Write out again, exactly, the lines below starting at the one with "export SYNTH_HDL_FRONTEND = slang" and ending at the one with "Crit. Startpoint: imm[0]".

+ + +

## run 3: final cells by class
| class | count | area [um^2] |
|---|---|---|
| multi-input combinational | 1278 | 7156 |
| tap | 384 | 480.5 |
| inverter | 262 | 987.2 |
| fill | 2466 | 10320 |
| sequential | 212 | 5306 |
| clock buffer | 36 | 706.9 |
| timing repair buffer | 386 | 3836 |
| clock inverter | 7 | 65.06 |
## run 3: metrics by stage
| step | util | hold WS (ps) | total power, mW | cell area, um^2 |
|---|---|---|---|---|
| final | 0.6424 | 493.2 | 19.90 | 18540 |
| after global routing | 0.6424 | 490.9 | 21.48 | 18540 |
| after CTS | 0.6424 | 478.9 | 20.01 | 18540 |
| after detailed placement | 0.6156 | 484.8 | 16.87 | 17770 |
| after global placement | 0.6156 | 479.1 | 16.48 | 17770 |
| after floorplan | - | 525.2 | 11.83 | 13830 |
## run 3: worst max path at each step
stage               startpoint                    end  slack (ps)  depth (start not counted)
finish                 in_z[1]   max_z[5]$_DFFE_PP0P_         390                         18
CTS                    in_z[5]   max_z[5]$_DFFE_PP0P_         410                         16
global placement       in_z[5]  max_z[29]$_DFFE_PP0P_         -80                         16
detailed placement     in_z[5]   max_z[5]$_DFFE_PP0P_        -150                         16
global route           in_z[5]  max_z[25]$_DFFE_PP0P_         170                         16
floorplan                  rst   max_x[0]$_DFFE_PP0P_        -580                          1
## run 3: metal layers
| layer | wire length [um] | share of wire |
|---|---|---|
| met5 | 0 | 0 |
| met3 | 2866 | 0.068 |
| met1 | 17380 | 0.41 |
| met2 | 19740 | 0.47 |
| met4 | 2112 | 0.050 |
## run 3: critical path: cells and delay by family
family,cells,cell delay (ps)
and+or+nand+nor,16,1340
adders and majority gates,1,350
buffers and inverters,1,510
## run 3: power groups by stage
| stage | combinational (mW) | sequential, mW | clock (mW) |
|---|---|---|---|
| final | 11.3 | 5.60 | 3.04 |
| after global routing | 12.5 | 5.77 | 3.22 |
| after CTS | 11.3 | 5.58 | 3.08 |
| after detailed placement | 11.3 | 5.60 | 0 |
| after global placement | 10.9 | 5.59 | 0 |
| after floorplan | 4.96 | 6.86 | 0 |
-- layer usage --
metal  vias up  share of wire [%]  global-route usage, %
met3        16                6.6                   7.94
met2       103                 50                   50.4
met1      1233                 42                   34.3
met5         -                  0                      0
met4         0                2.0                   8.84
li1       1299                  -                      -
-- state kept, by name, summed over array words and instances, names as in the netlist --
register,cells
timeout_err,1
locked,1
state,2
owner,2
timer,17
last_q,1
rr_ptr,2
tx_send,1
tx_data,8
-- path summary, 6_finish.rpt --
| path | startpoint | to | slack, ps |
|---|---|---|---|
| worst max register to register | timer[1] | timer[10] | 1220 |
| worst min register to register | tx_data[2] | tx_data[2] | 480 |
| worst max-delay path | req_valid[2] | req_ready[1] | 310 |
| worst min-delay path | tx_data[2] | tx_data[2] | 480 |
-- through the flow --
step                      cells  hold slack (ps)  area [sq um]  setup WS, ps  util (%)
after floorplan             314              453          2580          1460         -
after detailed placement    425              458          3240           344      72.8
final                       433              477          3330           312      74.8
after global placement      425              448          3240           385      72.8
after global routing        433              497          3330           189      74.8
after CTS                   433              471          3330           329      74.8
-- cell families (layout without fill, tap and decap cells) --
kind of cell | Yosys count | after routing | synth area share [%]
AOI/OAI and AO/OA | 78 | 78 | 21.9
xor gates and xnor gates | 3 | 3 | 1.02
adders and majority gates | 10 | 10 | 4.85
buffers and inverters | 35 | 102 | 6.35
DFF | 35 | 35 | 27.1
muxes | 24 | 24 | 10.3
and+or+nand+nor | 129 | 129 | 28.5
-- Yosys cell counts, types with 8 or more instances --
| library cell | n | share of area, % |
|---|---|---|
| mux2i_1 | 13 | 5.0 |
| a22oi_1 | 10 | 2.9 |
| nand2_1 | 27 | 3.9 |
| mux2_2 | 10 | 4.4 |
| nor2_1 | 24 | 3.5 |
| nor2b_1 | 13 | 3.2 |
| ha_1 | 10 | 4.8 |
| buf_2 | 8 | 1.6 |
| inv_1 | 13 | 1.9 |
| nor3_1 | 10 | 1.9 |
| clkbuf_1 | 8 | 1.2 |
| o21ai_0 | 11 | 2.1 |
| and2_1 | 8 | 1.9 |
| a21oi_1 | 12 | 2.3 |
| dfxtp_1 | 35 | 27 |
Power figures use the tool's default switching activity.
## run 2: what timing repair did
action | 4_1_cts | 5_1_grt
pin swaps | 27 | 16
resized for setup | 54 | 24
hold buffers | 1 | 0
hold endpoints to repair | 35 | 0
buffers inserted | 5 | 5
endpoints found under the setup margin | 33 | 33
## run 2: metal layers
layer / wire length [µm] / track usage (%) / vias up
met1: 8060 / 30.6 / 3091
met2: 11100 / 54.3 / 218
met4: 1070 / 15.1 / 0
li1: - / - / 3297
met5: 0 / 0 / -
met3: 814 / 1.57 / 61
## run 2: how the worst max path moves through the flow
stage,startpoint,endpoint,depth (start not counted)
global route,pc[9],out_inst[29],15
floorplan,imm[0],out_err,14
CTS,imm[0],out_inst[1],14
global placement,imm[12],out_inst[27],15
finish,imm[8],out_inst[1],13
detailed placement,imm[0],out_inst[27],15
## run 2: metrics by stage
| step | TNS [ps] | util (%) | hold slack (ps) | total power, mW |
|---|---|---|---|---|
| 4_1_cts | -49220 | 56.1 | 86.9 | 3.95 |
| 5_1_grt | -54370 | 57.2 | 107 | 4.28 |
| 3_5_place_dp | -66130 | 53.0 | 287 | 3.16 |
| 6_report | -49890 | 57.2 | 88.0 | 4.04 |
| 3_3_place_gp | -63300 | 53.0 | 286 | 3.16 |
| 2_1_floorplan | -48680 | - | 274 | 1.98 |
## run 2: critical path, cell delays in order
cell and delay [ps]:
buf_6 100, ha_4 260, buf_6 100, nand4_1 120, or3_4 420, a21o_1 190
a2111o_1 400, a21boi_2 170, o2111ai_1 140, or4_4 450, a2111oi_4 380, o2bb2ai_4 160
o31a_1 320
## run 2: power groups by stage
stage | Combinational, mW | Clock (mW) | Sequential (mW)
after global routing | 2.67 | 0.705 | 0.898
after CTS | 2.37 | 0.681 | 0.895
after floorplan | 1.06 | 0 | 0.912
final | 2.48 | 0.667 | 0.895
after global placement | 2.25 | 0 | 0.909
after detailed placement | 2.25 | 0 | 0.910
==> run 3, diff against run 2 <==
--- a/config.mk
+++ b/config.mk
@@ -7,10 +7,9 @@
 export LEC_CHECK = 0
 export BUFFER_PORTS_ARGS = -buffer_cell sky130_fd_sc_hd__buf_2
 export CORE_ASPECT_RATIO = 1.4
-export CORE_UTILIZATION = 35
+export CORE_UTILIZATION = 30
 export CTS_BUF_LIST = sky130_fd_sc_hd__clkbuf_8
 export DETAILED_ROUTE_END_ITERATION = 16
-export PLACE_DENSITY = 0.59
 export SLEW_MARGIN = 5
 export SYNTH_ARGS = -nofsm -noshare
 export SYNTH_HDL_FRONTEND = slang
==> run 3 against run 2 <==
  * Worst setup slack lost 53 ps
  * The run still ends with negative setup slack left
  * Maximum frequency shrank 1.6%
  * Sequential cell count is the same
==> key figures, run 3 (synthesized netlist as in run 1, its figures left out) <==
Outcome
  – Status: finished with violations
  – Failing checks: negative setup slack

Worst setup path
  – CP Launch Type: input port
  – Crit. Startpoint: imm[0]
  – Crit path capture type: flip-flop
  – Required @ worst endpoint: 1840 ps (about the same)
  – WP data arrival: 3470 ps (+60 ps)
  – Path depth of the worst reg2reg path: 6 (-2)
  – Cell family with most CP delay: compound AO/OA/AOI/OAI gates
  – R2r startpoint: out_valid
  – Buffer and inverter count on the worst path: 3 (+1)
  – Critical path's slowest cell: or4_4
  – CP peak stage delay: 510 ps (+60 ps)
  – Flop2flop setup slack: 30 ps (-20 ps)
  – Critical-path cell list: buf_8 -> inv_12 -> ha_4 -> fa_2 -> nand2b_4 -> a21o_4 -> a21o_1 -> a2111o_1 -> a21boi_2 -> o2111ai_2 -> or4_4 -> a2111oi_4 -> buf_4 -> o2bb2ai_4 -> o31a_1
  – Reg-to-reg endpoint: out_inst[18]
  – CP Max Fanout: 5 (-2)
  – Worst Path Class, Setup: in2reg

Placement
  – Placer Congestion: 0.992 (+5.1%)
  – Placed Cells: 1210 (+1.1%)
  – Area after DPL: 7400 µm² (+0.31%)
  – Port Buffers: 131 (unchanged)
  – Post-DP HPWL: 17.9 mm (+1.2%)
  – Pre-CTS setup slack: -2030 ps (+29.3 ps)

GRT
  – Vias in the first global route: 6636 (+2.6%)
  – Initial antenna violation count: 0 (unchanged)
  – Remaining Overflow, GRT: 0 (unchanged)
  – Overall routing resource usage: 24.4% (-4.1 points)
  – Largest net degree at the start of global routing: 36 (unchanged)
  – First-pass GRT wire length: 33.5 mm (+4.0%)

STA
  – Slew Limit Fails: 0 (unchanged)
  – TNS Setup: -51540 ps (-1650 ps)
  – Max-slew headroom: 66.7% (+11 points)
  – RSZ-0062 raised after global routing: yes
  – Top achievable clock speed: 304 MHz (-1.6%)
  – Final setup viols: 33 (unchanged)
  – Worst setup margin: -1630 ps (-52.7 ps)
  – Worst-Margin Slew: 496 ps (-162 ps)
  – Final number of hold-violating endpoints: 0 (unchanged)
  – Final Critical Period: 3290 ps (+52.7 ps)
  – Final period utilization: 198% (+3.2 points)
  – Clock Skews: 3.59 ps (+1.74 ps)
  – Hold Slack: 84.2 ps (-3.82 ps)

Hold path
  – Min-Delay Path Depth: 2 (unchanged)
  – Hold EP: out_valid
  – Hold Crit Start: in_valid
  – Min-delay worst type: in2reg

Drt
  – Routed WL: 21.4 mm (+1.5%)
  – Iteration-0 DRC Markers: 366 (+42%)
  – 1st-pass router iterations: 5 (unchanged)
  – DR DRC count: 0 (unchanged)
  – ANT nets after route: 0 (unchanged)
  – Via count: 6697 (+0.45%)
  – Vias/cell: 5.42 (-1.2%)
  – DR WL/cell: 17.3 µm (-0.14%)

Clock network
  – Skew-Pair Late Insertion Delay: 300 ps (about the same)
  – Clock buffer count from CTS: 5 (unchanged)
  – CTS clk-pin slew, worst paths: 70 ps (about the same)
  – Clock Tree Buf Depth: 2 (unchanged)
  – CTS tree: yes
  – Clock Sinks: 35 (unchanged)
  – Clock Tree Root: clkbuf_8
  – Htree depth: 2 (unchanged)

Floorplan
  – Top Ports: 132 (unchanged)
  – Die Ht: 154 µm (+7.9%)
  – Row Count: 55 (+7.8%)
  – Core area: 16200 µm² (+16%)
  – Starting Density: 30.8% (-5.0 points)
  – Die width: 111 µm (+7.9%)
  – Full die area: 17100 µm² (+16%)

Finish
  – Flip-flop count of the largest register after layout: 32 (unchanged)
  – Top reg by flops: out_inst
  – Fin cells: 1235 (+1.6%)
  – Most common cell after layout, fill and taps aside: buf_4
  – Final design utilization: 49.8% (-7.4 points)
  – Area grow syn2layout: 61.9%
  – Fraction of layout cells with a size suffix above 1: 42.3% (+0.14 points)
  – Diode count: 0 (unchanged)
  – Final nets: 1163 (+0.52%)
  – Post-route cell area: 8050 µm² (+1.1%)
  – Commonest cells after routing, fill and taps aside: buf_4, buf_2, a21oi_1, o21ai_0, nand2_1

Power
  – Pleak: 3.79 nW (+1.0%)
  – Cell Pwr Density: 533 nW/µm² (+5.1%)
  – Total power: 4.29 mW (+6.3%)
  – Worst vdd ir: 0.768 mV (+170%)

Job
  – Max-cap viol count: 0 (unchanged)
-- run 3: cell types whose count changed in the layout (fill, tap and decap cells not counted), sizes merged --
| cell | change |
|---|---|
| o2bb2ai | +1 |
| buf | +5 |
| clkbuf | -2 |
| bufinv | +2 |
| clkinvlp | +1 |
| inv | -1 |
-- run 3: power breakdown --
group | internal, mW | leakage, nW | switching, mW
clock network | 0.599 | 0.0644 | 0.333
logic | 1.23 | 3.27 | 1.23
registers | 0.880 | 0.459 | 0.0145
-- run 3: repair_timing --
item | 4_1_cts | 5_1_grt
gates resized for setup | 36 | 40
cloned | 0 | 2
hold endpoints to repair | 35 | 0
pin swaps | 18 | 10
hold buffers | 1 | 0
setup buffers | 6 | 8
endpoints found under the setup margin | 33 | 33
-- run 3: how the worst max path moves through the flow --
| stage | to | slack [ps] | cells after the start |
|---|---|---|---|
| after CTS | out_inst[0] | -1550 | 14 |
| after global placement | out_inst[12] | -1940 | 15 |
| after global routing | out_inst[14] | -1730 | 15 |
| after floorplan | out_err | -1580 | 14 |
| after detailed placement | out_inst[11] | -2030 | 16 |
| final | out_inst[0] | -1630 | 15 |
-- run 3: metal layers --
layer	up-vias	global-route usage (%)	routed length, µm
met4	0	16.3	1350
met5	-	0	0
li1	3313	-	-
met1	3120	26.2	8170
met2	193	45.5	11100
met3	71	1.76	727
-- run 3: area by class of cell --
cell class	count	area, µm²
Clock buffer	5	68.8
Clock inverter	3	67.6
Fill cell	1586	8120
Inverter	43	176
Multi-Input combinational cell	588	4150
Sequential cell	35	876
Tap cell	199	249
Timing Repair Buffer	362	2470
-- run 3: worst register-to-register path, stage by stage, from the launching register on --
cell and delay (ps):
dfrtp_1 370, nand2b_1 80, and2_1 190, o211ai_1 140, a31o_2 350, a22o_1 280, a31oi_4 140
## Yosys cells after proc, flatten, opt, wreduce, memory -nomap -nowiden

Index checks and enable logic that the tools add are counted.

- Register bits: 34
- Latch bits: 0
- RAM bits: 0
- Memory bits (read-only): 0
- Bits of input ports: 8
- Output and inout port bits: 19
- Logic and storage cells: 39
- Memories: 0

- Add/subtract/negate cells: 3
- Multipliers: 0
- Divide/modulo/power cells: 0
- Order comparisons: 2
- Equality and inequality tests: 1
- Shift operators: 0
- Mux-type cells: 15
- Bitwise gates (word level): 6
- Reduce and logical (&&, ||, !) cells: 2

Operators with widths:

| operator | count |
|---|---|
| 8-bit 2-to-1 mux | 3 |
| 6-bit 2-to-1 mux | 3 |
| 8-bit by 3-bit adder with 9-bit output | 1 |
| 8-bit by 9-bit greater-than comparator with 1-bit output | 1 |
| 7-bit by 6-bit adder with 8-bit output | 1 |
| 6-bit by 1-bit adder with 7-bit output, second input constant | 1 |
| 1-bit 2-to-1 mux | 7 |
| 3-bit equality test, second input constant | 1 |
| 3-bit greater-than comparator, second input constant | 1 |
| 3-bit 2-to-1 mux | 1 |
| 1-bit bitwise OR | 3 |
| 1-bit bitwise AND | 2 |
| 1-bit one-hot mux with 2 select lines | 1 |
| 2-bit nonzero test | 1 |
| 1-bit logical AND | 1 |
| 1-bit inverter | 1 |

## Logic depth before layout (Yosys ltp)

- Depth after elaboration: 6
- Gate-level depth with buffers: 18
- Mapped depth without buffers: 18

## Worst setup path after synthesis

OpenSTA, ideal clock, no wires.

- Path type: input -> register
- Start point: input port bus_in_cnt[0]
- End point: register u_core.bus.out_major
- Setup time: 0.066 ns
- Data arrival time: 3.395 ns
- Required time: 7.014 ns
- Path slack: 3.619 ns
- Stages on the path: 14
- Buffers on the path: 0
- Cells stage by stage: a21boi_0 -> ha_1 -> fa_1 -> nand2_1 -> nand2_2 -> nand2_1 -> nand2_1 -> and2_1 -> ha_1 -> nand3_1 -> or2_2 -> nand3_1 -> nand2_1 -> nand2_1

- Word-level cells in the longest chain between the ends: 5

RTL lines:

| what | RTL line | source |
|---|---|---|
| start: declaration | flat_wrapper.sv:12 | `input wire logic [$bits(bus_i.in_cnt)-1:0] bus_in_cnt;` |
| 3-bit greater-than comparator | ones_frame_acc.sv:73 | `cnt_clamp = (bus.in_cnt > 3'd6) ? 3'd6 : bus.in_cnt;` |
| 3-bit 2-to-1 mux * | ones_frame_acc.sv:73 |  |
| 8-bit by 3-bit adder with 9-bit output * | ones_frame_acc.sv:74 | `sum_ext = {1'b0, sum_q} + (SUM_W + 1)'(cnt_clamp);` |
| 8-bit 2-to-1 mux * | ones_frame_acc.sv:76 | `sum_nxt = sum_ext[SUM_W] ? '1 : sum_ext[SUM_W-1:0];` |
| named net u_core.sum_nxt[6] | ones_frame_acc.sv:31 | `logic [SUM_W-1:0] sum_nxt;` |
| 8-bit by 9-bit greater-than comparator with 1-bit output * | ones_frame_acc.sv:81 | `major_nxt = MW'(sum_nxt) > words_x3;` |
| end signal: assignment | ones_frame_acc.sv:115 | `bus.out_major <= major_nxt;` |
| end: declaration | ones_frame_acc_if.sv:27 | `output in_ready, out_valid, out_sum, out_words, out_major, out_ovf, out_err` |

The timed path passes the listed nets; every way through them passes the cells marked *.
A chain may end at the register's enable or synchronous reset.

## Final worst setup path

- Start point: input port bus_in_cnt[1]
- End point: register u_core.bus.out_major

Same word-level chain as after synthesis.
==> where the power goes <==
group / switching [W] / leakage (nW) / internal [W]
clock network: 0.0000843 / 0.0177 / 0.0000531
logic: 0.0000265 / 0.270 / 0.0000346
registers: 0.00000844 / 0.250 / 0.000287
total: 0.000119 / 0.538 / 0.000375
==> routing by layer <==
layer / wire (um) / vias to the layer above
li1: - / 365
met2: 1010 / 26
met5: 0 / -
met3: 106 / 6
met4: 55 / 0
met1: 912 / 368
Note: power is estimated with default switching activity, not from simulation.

+ + +

Exercise answer =>
 export SYNTH_HDL_FRONTEND = slang
==> run 3 against run 2 <==
  * Worst setup slack lost 53 ps
  * The run still ends with negative setup slack left
  * Maximum frequency shrank 1.6%
  * Sequential cell count is the same
==> key figures, run 3 (synthesized netlist as in run 1, its figures left out) <==
Outcome
  – Status: finished with violations
  – Failing checks: negative setup slack

Worst setup path
  – CP Launch Type: input port
  – Crit. Startpoint: imm[0]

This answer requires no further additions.